68回日本伝統工芸展 岡山展

20211118日 – 1212

岡山県立美術館


 人形では一様に「たたずまい」の極めの美が、求められていく。これが西洋彫刻との相違点だろう。気品といってもよい。ふとした一瞬がみせるしぐさが、どれだけ未来と過去を取り込んで現代に生きているかが問われている。歌舞伎で目を寄せてあらぬものを見ているしぐさに等しい。身を固めて留まらざるを得ない。立つものは多いが、座るもの、寝そべるものも、それなりにポーズをとめて、永遠と一体化しようとする。


 漆芸でも象嵌でも、箱の装飾は、なかに何が入っているかが気にかかり、どれだけわくわくするかで、良し悪しは決まる。閉じられた口は、のぞきたくならなければだめだ。うちに金魚を描いた鉢と、蝶が舞う鉢があって、対比をおもしろく見た。のぞきみて蝶との出会いの逆説をおもしろがるか、金魚鉢の道理に与するかという択一となる。鉢や椀の内と外には落差があって、どこからも写真を撮ることができないように身をよじるという反骨精神もいい。立ちにくい形は、手を添えたくなるかどうか、大ぶりの皿は手に取りたくなるかどうかに優劣はある。六角形の真っ白の高杯を複数並べた展示が気に入った。シンプルな柱と天井からなる白亜のガウディ建築を連想させる。ダイナミックなスケール感を宿して、神域にまで達しているように見えた。
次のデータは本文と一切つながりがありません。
===== src/hw/rtl/cbpm_pkg.sv =====
package cbpm_pkg;

    localparam int FRAMES_DEF       = 16;
    localparam int PAGE_ID_BITS_DEF = 32;
    localparam int PIN_BITS_DEF     = 8;

    localparam logic [1:0] REQ_FETCH   = 2'd0;
    localparam logic [1:0] REQ_UNPIN   = 2'd1;
    localparam logic [1:0] REQ_FLUSH   = 2'd2;
    localparam logic [1:0] REQ_INSTALL = 2'd3;

    localparam logic [1:0] STAT_HIT    = 2'd0;
    localparam logic [1:0] STAT_MISS   = 2'd1;
    localparam logic [1:0] STAT_ABSENT = 2'd2;
    localparam logic [1:0] STAT_PINNED = 2'd3;

    localparam logic [1:0] FILL_NONE = 2'd0;
    localparam logic [1:0] FILL_READ = 2'd1;
    localparam logic [1:0] FILL_INIT = 2'd2;

    typedef enum logic [2:0] {
        ST_IDLE,
        ST_SCAN,
        ST_DECIDE,
        ST_SW_RD,
        ST_SW_CHK,
        ST_OUT
    } state_t;

endpackage


===== src/hw/rtl/clock_buffer_pool_manager_core.sv =====
// channel  | direction | tdata (lsb up)                                  | tuser (lsb up)
// s_axis   | in        | page_id                                         | req_type, mark_dirty
// m_axis   | out       | frame_index, fill_kind, writeback,              | status
//          |           | writeback_page, result_page                     |
// Every item first scans all FRAMES frame records, one per cycle from the
// record memory, before a hit or a refused request is answered.
// A miss then runs the clock sweep, a read (ST_SW_RD) and then a check (ST_SW_CHK)
// per frame visited through the single read port, at most 2 * FRAMES visits.
// Reset marks all frames empty and sets the hand to zero; no clearing pass.
// A result waits in the output register while the next item is taken.
module clock_buffer_pool_manager_core
    import cbpm_pkg::*;
#(
    parameter int FRAMES       = FRAMES_DEF,
    parameter int PAGE_ID_BITS = PAGE_ID_BITS_DEF,
    parameter int PIN_BITS     = PIN_BITS_DEF,
    localparam int IDX_W   = (FRAMES > 1) ? $clog2(FRAMES) : 1,
    localparam int IN_W    = ((PAGE_ID_BITS + 7) / 8) * 8,
    localparam int OUT_RAW = IDX_W + 3 + 2 * PAGE_ID_BITS,
    localparam int OUT_W   = ((OUT_RAW + 7) / 8) * 8
)
(
    input  logic             clk,
    input  logic             rst_n,
    input  logic             s_axis_tvalid,
    output logic             s_axis_tready,
    input  logic [IN_W-1:0]  s_axis_tdata,  // page_id
    input  logic [2:0]       s_axis_tuser,  // req_type, mark_dirty
    output logic             m_axis_tvalid,
    input  logic             m_axis_tready,
    output logic [OUT_W-1:0] m_axis_tdata,  // frame_index, fill_kind, writeback,
                                            // writeback_page, result_page
    output logic [1:0]       m_axis_tuser   // status
);

    localparam int CNT_W = $clog2(FRAMES + 1);
    localparam int REC_W = PAGE_ID_BITS + 2 + PIN_BITS;
    localparam int REF_B = PIN_BITS;
    localparam int DRT_B = PIN_BITS + 1;
    localparam int TAG_L = PIN_BITS + 2;

    state_t state_reg, state_next;

    logic [1:0]              req_reg, req_next;
    logic [PAGE_ID_BITS-1:0] id_reg, id_next;
    logic                    mark_reg, mark_next;
    logic [CNT_W-1:0]        cnt_reg, cnt_next;
    logic                    hit_reg, hit_next;
    logic [IDX_W-1:0]        hit_idx_reg, hit_idx_next;
    logic [REC_W-1:0]        hit_rec_reg, hit_rec_next;
    logic                    free_reg, free_next;
    logic [IDX_W-1:0]        hand_reg, hand_next;
    logic [FRAMES-1:0]       valid_reg, valid_next;

    logic [1:0]              res_status_reg, res_status_next;
    logic [IDX_W-1:0]        res_frame_reg, res_frame_next;
    logic [1:0]              res_fill_reg, res_fill_next;
    logic                    res_wb_reg, res_wb_next;
    logic [PAGE_ID_BITS-1:0] res_wbp_reg, res_wbp_next;

    logic                    out_valid_reg, out_valid_next;
    logic [OUT_W-1:0]        out_tdata_reg, out_tdata_next;
    logic [1:0]              out_tuser_reg, out_tuser_next;

    logic [REC_W-1:0]        rec_mem [FRAMES];
    logic [REC_W-1:0]        rd_data_reg;
    logic [IDX_W-1:0]        mem_raddr;
    logic                    mem_we;
    logic [IDX_W-1:0]        mem_waddr;
    logic [REC_W-1:0]        mem_wdata;

    logic                    in_fire;
    logic                    out_load;
    logic [IDX_W-1:0]        chk_idx;
    logic [REC_W-1:0]        scan_rec;
    logic [REC_W-1:0]        hand_rec;
    logic [REC_W-1:0]        upd_rec;
    logic [PIN_BITS-1:0]     hit_pins;
    logic [IDX_W-1:0]        hand_inc;

    assign in_fire   = s_axis_tvalid && s_axis_tready;
    assign out_load  = (state_reg == ST_OUT) && (!out_valid_reg || m_axis_tready);
    assign chk_idx   = IDX_W'(cnt_reg - CNT_W'(1));
    assign scan_rec  = valid_reg[chk_idx] ? rd_data_reg : '0;
    assign hand_rec  = valid_reg[hand_reg] ? rd_data_reg : '0;
    assign hit_pins  = hit_rec_reg[PIN_BITS-1:0];
    assign hand_inc  = (hand_reg == IDX_W'(FRAMES - 1)) ? '0 : hand_reg + IDX_W'(1);

    assign s_axis_tready = (state_reg == ST_IDLE);
    assign m_axis_tvalid = out_valid_reg;
    assign m_axis_tdata  = out_tdata_reg;
    assign m_axis_tuser  = out_tuser_reg;

    always_comb
    begin
        if (state_reg == ST_SW_RD)
        begin
            mem_raddr = hand_reg;
        end
        else if (cnt_reg < CNT_W'(FRAMES))
        begin
            mem_raddr = cnt_reg[IDX_W-1:0];
        end
        else
        begin
            mem_raddr = '0;
        end
    end

    always_ff @(posedge clk)
    begin
        if (mem_we)
        begin
            rec_mem[mem_waddr] <= mem_wdata;
        end
        rd_data_reg <= rec_mem[mem_raddr];
    end

    always_comb
    begin
        state_next = state_reg;
        unique case (state_reg)
            ST_IDLE:
            begin
                if (in_fire)
                begin
                    state_next = ST_SCAN;
                end
            end
            ST_SCAN:
            begin
                if (cnt_reg == CNT_W'(FRAMES))
                begin
                    state_next = ST_DECIDE;
                end
            end
            ST_DECIDE:
            begin
                if (hit_reg || req_reg == REQ_UNPIN || req_reg == REQ_FLUSH || !free_reg)
                begin
                    state_next = ST_OUT;
                end
                else
                begin
                    state_next = ST_SW_RD;
                end
            end
            ST_SW_RD:
            begin
                state_next = ST_SW_CHK;
            end
            ST_SW_CHK:
            begin
                if (hand_rec[PIN_BITS-1:0] != '0 || hand_rec[REF_B])
                begin
                    state_next = ST_SW_RD;
                end
                else
                begin
                    state_next = ST_OUT;
                end
            end
            ST_OUT:
            begin
                if (out_load)
                begin
                    state_next = ST_IDLE;
                end
            end
            default:
            begin
                state_next = ST_IDLE;
            end
        endcase
    end

    always_comb
    begin
        req_next        = req_reg;
        id_next         = id_reg;
        mark_next       = mark_reg;
        cnt_next        = cnt_reg;
        hit_next        = hit_reg;
        hit_idx_next    = hit_idx_reg;
        hit_rec_next    = hit_rec_reg;
        free_next       = free_reg;
        hand_next       = hand_reg;
        valid_next      = valid_reg;
        res_status_next = res_status_reg;
        res_frame_next  = res_frame_reg;
        res_fill_next   = res_fill_reg;
        res_wb_next     = res_wb_reg;
        res_wbp_next    = res_wbp_reg;
        out_valid_next  = out_valid_reg;
        out_tdata_next  = out_tdata_reg;
        out_tuser_next  = out_tuser_reg;
        mem_we          = 1'b0;
        mem_waddr       = hand_reg;
        mem_wdata       = '0;
        upd_rec         = hit_rec_reg;

        if (out_valid_reg && m_axis_tready)
        begin
            out_valid_next = 1'b0;
        end

        unique case (state_reg)
            ST_IDLE:
            begin
                if (in_fire)
                begin
                    req_next  = s_axis_tuser[1:0];
                    mark_next = s_axis_tuser[2];
                    id_next   = s_axis_tdata[PAGE_ID_BITS-1:0];
                    cnt_next  = '0;
                    hit_next  = 1'b0;
                    free_next = 1'b0;
                end
            end
            ST_SCAN:
            begin
                cnt_next = cnt_reg + CNT_W'(1);
                if (cnt_reg != '0)
                begin
                    if (valid_reg[chk_idx] && !hit_reg
                        && rd_data_reg[REC_W-1:TAG_L] == id_reg)
                    begin
                        hit_next     = 1'b1;
                        hit_idx_next = chk_idx;
                        hit_rec_next = rd_data_reg;
                    end
                    if (scan_rec[PIN_BITS-1:0] == '0)
                    begin
                        free_next = 1'b1;
                    end
                end
            end
            ST_DECIDE:
            begin
                res_frame_next  = '0;
                res_fill_next   = FILL_NONE;
                res_wb_next     = 1'b0;
                res_wbp_next    = '0;
                if (hit_reg)
                begin
                    res_status_next = STAT_HIT;
                    res_frame_next  = hit_idx_reg;
                    unique case (req_reg)
                        REQ_UNPIN:
                        begin
                            if (hit_pins != '0)
                            begin
                                upd_rec[PIN_BITS-1:0] = hit_pins - PIN_BITS'(1);
                            end
                            if (mark_reg)
                            begin
                                upd_rec[DRT_B] = 1'b1;
                            end
                        end
                        REQ_FLUSH:
                        begin
                            upd_rec[DRT_B] = 1'b0;
                            res_wb_next    = 1'b1;
                            res_wbp_next   = id_reg;
                        end
                        REQ_FETCH, REQ_INSTALL:
                        begin
                            upd_rec[REF_B] = 1'b1;
                            if (hit_pins != '1)
                            begin
                                upd_rec[PIN_BITS-1:0] = hit_pins + PIN_BITS'(1);
                            end
                            if (req_reg == REQ_INSTALL)
                            begin
                                upd_rec[DRT_B] = 1'b0;
                                res_fill_next  = FILL_INIT;
                            end
                        end
                        default:
                        begin
                            upd_rec = hit_rec_reg;
                        end
                    endcase
                    mem_we    = 1'b1;
                    mem_waddr = hit_idx_reg;
                    mem_wdata = upd_rec;
                end
                else if (req_reg == REQ_UNPIN || req_reg == REQ_FLUSH)
                begin
                    res_status_next = STAT_ABSENT;
                end
                else if (!free_reg)
                begin
                    res_status_next = STAT_PINNED;
                end
            end
            ST_SW_RD:
            begin
                res_status_next = STAT_MISS;
            end
            ST_SW_CHK:
            begin
                hand_next = hand_inc;
                if (hand_rec[PIN_BITS-1:0] != '0)
                begin
                    mem_we = 1'b0;
                end
                else if (hand_rec[REF_B])
                begin
                    mem_we         = 1'b1;
                    mem_waddr      = hand_reg;
                    mem_wdata      = hand_rec;
                    mem_wdata[REF_B] = 1'b0;
                end
                else
                begin
                    mem_we     = 1'b1;
                    mem_waddr  = hand_reg;
                    mem_wdata  = {id_reg, 1'b0, 1'b1, PIN_BITS'(1)};
                    valid_next[hand_reg] = 1'b1;
                    res_frame_next = hand_reg;
                    res_fill_next  = (req_reg == REQ_INSTALL) ? FILL_INIT : FILL_READ;
                    res_wb_next    = valid_reg[hand_reg] && hand_rec[DRT_B];
                    res_wbp_next   = (valid_reg[hand_reg] && hand_rec[DRT_B])
                                     ? hand_rec[REC_W-1:TAG_L] : '0;
                end
            end
            ST_OUT:
            begin
                if (out_load)
                begin
                    out_valid_next = 1'b1;
                    out_tuser_next = res_status_reg;
                    out_tdata_next = OUT_W'({id_reg, res_wbp_reg, res_wb_reg,
                                             res_fill_reg, res_frame_reg});
                end
            end
            default:
            begin
                mem_we = 1'b0;
            end
        endcase
    end

    always_ff @(posedge clk or negedge rst_n)
    begin
        if (!rst_n)
        begin
            state_reg     <= ST_IDLE;
            hand_reg      <= '0;
            valid_reg     <= '0;
            out_valid_reg <= 1'b0;
            cnt_reg       <= '0;
            hit_reg       <= 1'b0;
            free_reg      <= 1'b0;
        end
        else
        begin
            state_reg     <= state_next;
            hand_reg      <= hand_next;
            valid_reg     <= valid_next;
            out_valid_reg <= out_valid_next;
            cnt_reg       <= cnt_next;
            hit_reg       <= hit_next;
            free_reg      <= free_next;
        end
    end

    always_ff @(posedge clk)
    begin
        req_reg        <= req_next;
        id_reg         <= id_next;
        mark_reg       <= mark_next;
        hit_idx_reg    <= hit_idx_next;
        hit_rec_reg    <= hit_rec_next;
        res_status_reg <= res_status_next;
        res_frame_reg  <= res_frame_next;
        res_fill_reg   <= res_fill_next;
        res_wb_reg     <= res_wb_next;
        res_wbp_reg    <= res_wbp_next;
        out_tdata_reg  <= out_tdata_next;
        out_tuser_reg  <= out_tuser_next;
    end

endmodule


===== config.mk =====
export PLATFORM = sky130hd
export DESIGN_NAME = clock_buffer_pool_manager_core
export DESIGN_NICKNAME = d
export VERILOG_FILES = /design/src/hw/rtl/cbpm_pkg.sv /design/src/hw/rtl/clock_buffer_pool_manager_core.sv
export SDC_FILE = /design/constraint.sdc
export NUM_CORES = 1
export LEC_CHECK = 0
export BUFFER_PORTS_ARGS = -buffer_cell sky130_fd_sc_hd__buf_2
export CORE_AREA = 3 3 365 367
export DETAILED_ROUTE_END_ITERATION = 16
export DIE_AREA = 0 0 368 370
export PLACE_DENSITY = 0.48
export SYNTH_ARGS = -nofsm -noshare
export SYNTH_HDL_FRONTEND = slang
export SYNTH_SLANG_ARGS = --single-unit
export TNS_END_PERCENT = 5

===== constraint.sdc =====
create_clock -name clk -period 6.2 [get_ports clk]
set_input_delay 0 -clock clk [delete_from_list [all_inputs] [get_ports clk]]
set_output_delay 0 -clock clk [all_outputs]
set_load 0.01 [all_outputs]

Word level (Yosys, flattened, before mapping)
Memories as Yosys holds them, arrays and structs flattened. A register that Yosys moved wholly into a read port is not among the register bits. Cells that the tools add are included.

Mux-type cells: 73. Divide/modulo/power cells: 0. Multiply operators: 0. Shift-type cells: 0. Reduce and logical (&&, ||, !) cells: 36. Eq/ne operators: 21. $lt $le $gt $ge: 4. Bitwise gates (word level): 3. Add/subtract/negate cells: 5.

Operator list (count): 42-bit 2-to-1 mux (4); 32-bit 2-to-1 mux (5); 42-bit one-hot mux with 2 select lines (1); 32-bit one-hot mux with 2 select lines (1); 32-bit equality test (1); 4-bit 2-to-1 mux (8); 8-bit 2-to-1 mux (3); 1-bit 2-to-1 mux (22); 2-bit 2-to-1 mux (9); 3-bit one-hot mux with 6 select lines (1); 16-bit bitwise OR (1); 8-bit one-hot mux with 2 select lines (1); 8-bit nonzero test (2); 3-bit 2-to-1 mux (5); 2-bit inequality test, second input constant (7); 3-bit AND reduction (4); 4-bit by 5-bit less-than comparator with 1-bit output, second input constant (2); 5-bit one-hot mux with 2 select lines (1); 8-bit by 1-bit adder with 8-bit output, second input constant (1); 1-bit binary-select mux with 4-bit select (2); 8-bit zero test (1); 8-bit inequality test, second input constant (1); 1-bit one-hot mux with 2 select lines (4); 2-bit one-hot mux with 2 select lines (2); 30 further kinds (53).

Memories kept: 1. Bits in writable memories: 672. ROM bits: 0. Output and inout bits: 76. Word-level logic and storage cells: 162. Latch bits: 0. Register bits: 226. Bits of input ports: 39.

Memory list: rec_mem (depth 16, width 42, rd ports 1, clocked after Yosys merged registers in 1, wr ports 1, line clock_buffer_pool_manager_core.sv:65) `logic [REC_W-1:0] rec_mem [FRAMES];`.

Logic depth before layout (Yosys ltp)
Word-level depth: 8. Mapped depth: 9. Gate-level depth less buffers: 7.

Least setup slack after synthesis
OpenSTA, ideal clock, no wires.

Kind: register -> register. From: register state_reg[0]. To: register out_tdata_reg[0], in the netlist m_axis_tdata[0], enable pin. Path slack: -0.515 ns. Cell stages (with the launch flop): 4. Period minus slack after synthesis: 6.715 ns. Arrival: 6.107 ns. Path buffers: 1. Setup time: 0.609 ns. Required time: 5.591 ns. Cells stage by stage: dfrtp_1 clkbuf_1 inv_1 nor3b_1.

Cells in the longest elaborated chain, start to end: 3.

Ends and longest elaborated chain: from (decl) (line clock_buffer_pool_manager_core.sv:42) `state_t state_reg, state_next;`; from (signal assigned) (line clock_buffer_pool_manager_core.sv:359) `state_reg <= state_next;`; 3-bit equality test (*) (line clock_buffer_pool_manager_core.sv:82, clock_buffer_pool_manager_core.sv:207); 1-bit logical AND (line clock_buffer_pool_manager_core.sv:82) `assign out_load = (state_reg == ST_OUT) && (!out_valid_reg || m_axis_tready);`; 2-bit AND reduction (no line) (*); to (signal assigned) (line clock_buffer_pool_manager_core.sv:381) `out_tdata_reg <= out_tdata_next;`; to (decl) (line clock_buffer_pool_manager_core.sv:62) `logic [OUT_W-1:0] out_tdata_reg, out_tdata_next;`.

Every way passes the cells marked *; elsewhere a longest branch is shown, timed or not. A chain may end at the register's enable or synchronous reset.

Worst setup path after layout
From: register hand_reg[1]. To: memory rec_mem[1][25] (netlist name), enable pin.

Cells in the longest elaborated chain, start to end: 8. Elaborated cells on any way between the ends: 10. Classes of those cells: mux: 9; reduce/logical: 1.

Ends and longest elaborated chain: from (decl) (line clock_buffer_pool_manager_core.sv:52) `logic [IDX_W-1:0] hand_reg, hand_next;`; from (signal assigned) (line clock_buffer_pool_manager_core.sv:360) `hand_reg <= hand_next;`; 1-bit binary-select mux with 4-bit select (line clock_buffer_pool_manager_core.sv:85) `assign hand_rec = valid_reg[hand_reg] ? rd_data_reg : '0;`; 1-bit 2-to-1 mux (implied by the code) (line clock_buffer_pool_manager_core.sv:85); 42-bit 2-to-1 mux (line clock_buffer_pool_manager_core.sv:85); 8-bit nonzero test (line clock_buffer_pool_manager_core.sv:304) `if (hand_rec[PIN_BITS-1:0] != '0)`; 1-bit 2-to-1 mux (line clock_buffer_pool_manager_core.sv:304); 1-bit one-hot mux with 2 select lines (line clock_buffer_pool_manager_core.sv:207) `unique case (state_reg)`; 1-bit 2-to-1 mux (line clock_buffer_pool_manager_core.sv:112) `if (mem_we)`; 1-bit 2-to-1 mux (implied by the code) (line clock_buffer_pool_manager_core.sv:114) `rec_mem[mem_waddr] <= mem_wdata;`; to (decl) (line clock_buffer_pool_manager_core.sv:65).

Parallel ways exist; a longest one is shown, timed or not. The select of a mux whose other input is x is not followed.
 染織では着物のかたちは、みんな同じなので、自然と題名と図柄のパターンに目が向く。「想い出」と題された観覧車がいい。「バタフライ」も図柄としてはおもしろい。「雨音」ではデジタル音が聞こえてくるような雨粒で、伝統工芸への挑戦と受け止められる。「山並」はピラミッドを思わせる尖った山なのに、裾の湾曲に呼応して、まるみを帯びた四国の山並みに見えてきて、あっと驚いた。染織は繰り返されたパターンがどれだけ羽ばたくか、連なりがどれだけ飛躍するかが見どころとなるのだと思う。